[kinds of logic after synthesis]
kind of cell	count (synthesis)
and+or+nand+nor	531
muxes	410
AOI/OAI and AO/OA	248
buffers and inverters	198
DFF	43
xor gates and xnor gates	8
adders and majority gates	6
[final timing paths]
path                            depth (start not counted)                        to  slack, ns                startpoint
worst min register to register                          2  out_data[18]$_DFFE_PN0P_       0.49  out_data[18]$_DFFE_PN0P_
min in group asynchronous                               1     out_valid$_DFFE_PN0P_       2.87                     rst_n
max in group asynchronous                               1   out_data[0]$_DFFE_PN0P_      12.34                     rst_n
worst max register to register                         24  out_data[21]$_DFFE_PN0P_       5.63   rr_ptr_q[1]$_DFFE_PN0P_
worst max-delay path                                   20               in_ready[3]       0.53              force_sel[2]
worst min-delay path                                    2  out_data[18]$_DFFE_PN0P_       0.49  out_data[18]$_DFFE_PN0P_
--- src/rtl/dec2_flopenr_flopr.sv ---
// 2-to-4 one-hot decoder alongside two independent WIDTH-bit registers:
// a plain flop and a load-enabled flop, both with synchronous active-high reset.
module dec2_flopenr_flopr #(
  parameter int WIDTH = 8
) (
  input  logic             ph1,
  input  logic             reset,
  input  logic [1:0]       dec_a,
  output logic [3:0]       dec_y,
  input  logic [WIDTH-1:0] r_d,
  output logic [WIDTH-1:0] r_q,
  input  logic             en,
  input  logic [WIDTH-1:0] en_d,
  output logic [WIDTH-1:0] en_q
);

  logic [WIDTH-1:0] r_plain;
  logic [WIDTH-1:0] r_enab;

  // Unknown select bits fall to the default and show up as X rather than 0001.
  always_comb begin
    dec_y = 4'bxxxx;
    case (dec_a)
      2'b00:   dec_y = 4'b0001;
      2'b01:   dec_y = 4'b0010;
      2'b10:   dec_y = 4'b0100;
      2'b11:   dec_y = 4'b1000;
      default: dec_y = 4'bxxxx;
    endcase
  end

  always_ff @(posedge ph1) begin
    if (reset) begin
      r_plain <= '0;
    end else begin
      r_plain <= r_d;
    end
  end

  // Reset wins over a simultaneous load; en=0 holds the previous contents.
  always_ff @(posedge ph1) begin
    if (reset) begin
      r_enab <= '0;
    end else if (en) begin
      r_enab <= en_d;
    end
  end

  assign r_q  = r_plain;
  assign en_q = r_enab;

endmodule

--- config.mk ---
export PLATFORM = sky130hd
export DESIGN_NAME = dec2_flopenr_flopr
export DESIGN_NICKNAME = d
export VERILOG_FILES = /design/src/rtl/dec2_flopenr_flopr.sv
export SDC_FILE = /design/constraint.sdc
export NUM_CORES = 1
export LEC_CHECK = 0
export CORE_MARGIN = 4
export CORE_UTILIZATION = 30
export DETAILED_ROUTE_END_ITERATION = 10
export HOLD_SLACK_MARGIN = 0.06
export MAX_ROUTING_LAYER = met4
export PLACE_DENSITY = 0.75
export RECOVER_POWER = 50
export SYNTH_ARGS = -nofsm -noshare
export SYNTH_HDL_FRONTEND = slang
export SYNTH_SLANG_ARGS = --single-unit
--- constraint.sdc ---
create_clock -name ph1 -period 0.8 [get_ports ph1]
set_input_delay 0.16 -clock ph1 [delete_from_list [all_inputs] [get_ports ph1]]
set_output_delay 0.16 -clock ph1 [all_outputs]
set_load 0.005 [all_outputs]
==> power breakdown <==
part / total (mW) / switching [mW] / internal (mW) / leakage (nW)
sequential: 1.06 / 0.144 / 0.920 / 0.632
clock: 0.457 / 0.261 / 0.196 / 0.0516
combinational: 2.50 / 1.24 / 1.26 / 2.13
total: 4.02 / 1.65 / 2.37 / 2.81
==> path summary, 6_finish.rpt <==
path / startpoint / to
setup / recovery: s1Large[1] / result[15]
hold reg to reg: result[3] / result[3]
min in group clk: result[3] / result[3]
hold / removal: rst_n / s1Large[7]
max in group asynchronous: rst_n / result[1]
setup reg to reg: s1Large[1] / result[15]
$ cat config.mk
export PLATFORM = sky130hd
export DESIGN_NAME = alu_sequencer
export DESIGN_NICKNAME = d
export VERILOG_FILES = /design/src/rtl/alu_sequencer.sv
export SDC_FILE = /design/constraint.sdc
export NUM_CORES = 1
export LEC_CHECK = 0
export ABC_CLOCK_PERIOD_IN_PS = 1300
export CAP_MARGIN = 5
export CORE_MARGIN = 5
export CORE_UTILIZATION = 58
export CTS_BUF_LIST = sky130_fd_sc_hd__clkbuf_8
export DETAILED_ROUTE_END_ITERATION = 8
export DONT_BUFFER_PORTS = 1
export GPL_TIMING_DRIVEN = 0
export PLACE_DENSITY = 0.76
export SYNTH_ARGS = -nofsm -noshare
export SYNTH_HDL_FRONTEND = slang
export SYNTH_SLANG_ARGS = --single-unit
$ cat constraint.sdc
create_clock -name clk -period 1.3 [get_ports clk]
set_input_delay 0.13 -clock clk [delete_from_list [all_inputs] [get_ports clk]]
set_output_delay 0.13 -clock clk [all_outputs]
set_load 0.01 [all_outputs]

* * *

WHAT NEEDS TO BE DONE
Copy out all of the records shown above exactly.

ANSWER SECTION
[kinds of logic after synthesis]
kind of cell	count (synthesis)
and+or+nand+nor	531
muxes	410
AOI/OAI and AO/OA	248
buffers and inverters	198
DFF	43
xor gates and xnor gates	8
adders and majority gates	6
[final timing paths]
path                            depth (start not counted)                        to  slack, ns                startpoint
worst min register to register                          2  out_data[18]$_DFFE_PN0P_       0.49  out_data[18]$_DFFE_PN0P_
min in group asynchronous                               1     out_valid$_DFFE_PN0P_       2.87                     rst_n
max in group asynchronous                               1   out_data[0]$_DFFE_PN0P_      12.34                     rst_n
worst max register to register                         24  out_data[21]$_DFFE_PN0P_       5.63   rr_ptr_q[1]$_DFFE_PN0P_
worst max-delay path                                   20               in_ready[3]       0.53              force_sel[2]
worst min-delay path                                    2  out_data[18]$_DFFE_PN0P_       0.49  out_data[18]$_DFFE_PN0P_
--- src/rtl/dec2_flopenr_flopr.sv ---
// 2-to-4 one-hot decoder alongside two independent WIDTH-bit registers:
// a plain flop and a load-enabled flop, both with synchronous active-high reset.
module dec2_flopenr_flopr #(
  parameter int WIDTH = 8
) (
  input  logic             ph1,
  input  logic             reset,
  input  logic [1:0]       dec_a,
  output logic [3:0]       dec_y,
  input  logic [WIDTH-1:0] r_d,
  output logic [WIDTH-1:0] r_q,
  input  logic             en,
  input  logic [WIDTH-1:0] en_d,
  output logic [WIDTH-1:0] en_q
);

  logic [WIDTH-1:0] r_plain;
  logic [WIDTH-1:0] r_enab;

  // Unknown select bits fall to the default and show up as X rather than 0001.
  always_comb begin
    dec_y = 4'bxxxx;
    case (dec_a)
      2'b00:   dec_y = 4'b0001;
      2'b01:   dec_y = 4'b0010;
      2'b10:   dec_y = 4'b0100;
      2'b11:   dec_y = 4'b1000;
      default: dec_y = 4'bxxxx;
    endcase
  end

  always_ff @(posedge ph1) begin
    if (reset) begin
      r_plain <= '0;
    end else begin
      r_plain <= r_d;
    end
  end

  // Reset wins over a simultaneous load; en=0 holds the previous contents.
  always_ff @(posedge ph1) begin
    if (reset) begin
      r_enab <= '0;
    end else if (en) begin
      r_enab <= en_d;
    end
  end

  assign r_q  = r_plain;
  assign en_q = r_enab;

endmodule

--- config.mk ---
export PLATFORM = sky130hd
export DESIGN_NAME = dec2_flopenr_flopr
export DESIGN_NICKNAME = d
export VERILOG_FILES = /design/src/rtl/dec2_flopenr_flopr.sv
export SDC_FILE = /design/constraint.sdc
export NUM_CORES = 1
export LEC_CHECK = 0
export CORE_MARGIN = 4
export CORE_UTILIZATION = 30
export DETAILED_ROUTE_END_ITERATION = 10
export HOLD_SLACK_MARGIN = 0.06
export MAX_ROUTING_LAYER = met4
export PLACE_DENSITY = 0.75
export RECOVER_POWER = 50
export SYNTH_ARGS = -nofsm -noshare
export SYNTH_HDL_FRONTEND = slang
export SYNTH_SLANG_ARGS = --single-unit
--- constraint.sdc ---
create_clock -name ph1 -period 0.8 [get_ports ph1]
set_input_delay 0.16 -clock ph1 [delete_from_list [all_inputs] [get_ports ph1]]
set_output_delay 0.16 -clock ph1 [all_outputs]
set_load 0.005 [all_outputs]
==> power breakdown <==
part / total (mW) / switching [mW] / internal (mW) / leakage (nW)
sequential: 1.06 / 0.144 / 0.920 / 0.632
clock: 0.457 / 0.261 / 0.196 / 0.0516
combinational: 2.50 / 1.24 / 1.26 / 2.13
total: 4.02 / 1.65 / 2.37 / 2.81
==> path summary, 6_finish.rpt <==
path / startpoint / to
setup / recovery: s1Large[1] / result[15]
hold reg to reg: result[3] / result[3]
min in group clk: result[3] / result[3]
hold / removal: rst_n / s1Large[7]
max in group asynchronous: rst_n / result[1]
setup reg to reg: s1Large[1] / result[15]
$ cat config.mk
export PLATFORM = sky130hd
export DESIGN_NAME = alu_sequencer
export DESIGN_NICKNAME = d
export VERILOG_FILES = /design/src/rtl/alu_sequencer.sv
export SDC_FILE = /design/constraint.sdc
export NUM_CORES = 1
export LEC_CHECK = 0
export ABC_CLOCK_PERIOD_IN_PS = 1300
export CAP_MARGIN = 5
export CORE_MARGIN = 5
export CORE_UTILIZATION = 58
export CTS_BUF_LIST = sky130_fd_sc_hd__clkbuf_8
export DETAILED_ROUTE_END_ITERATION = 8
export DONT_BUFFER_PORTS = 1
export GPL_TIMING_DRIVEN = 0
export PLACE_DENSITY = 0.76
export SYNTH_ARGS = -nofsm -noshare
export SYNTH_HDL_FRONTEND = slang
export SYNTH_SLANG_ARGS = --single-unit
$ cat constraint.sdc
create_clock -name clk -period 1.3 [get_ports clk]
set_input_delay 0.13 -clock clk [delete_from_list [all_inputs] [get_ports clk]]
set_output_delay 0.13 -clock clk [all_outputs]
set_load 0.01 [all_outputs]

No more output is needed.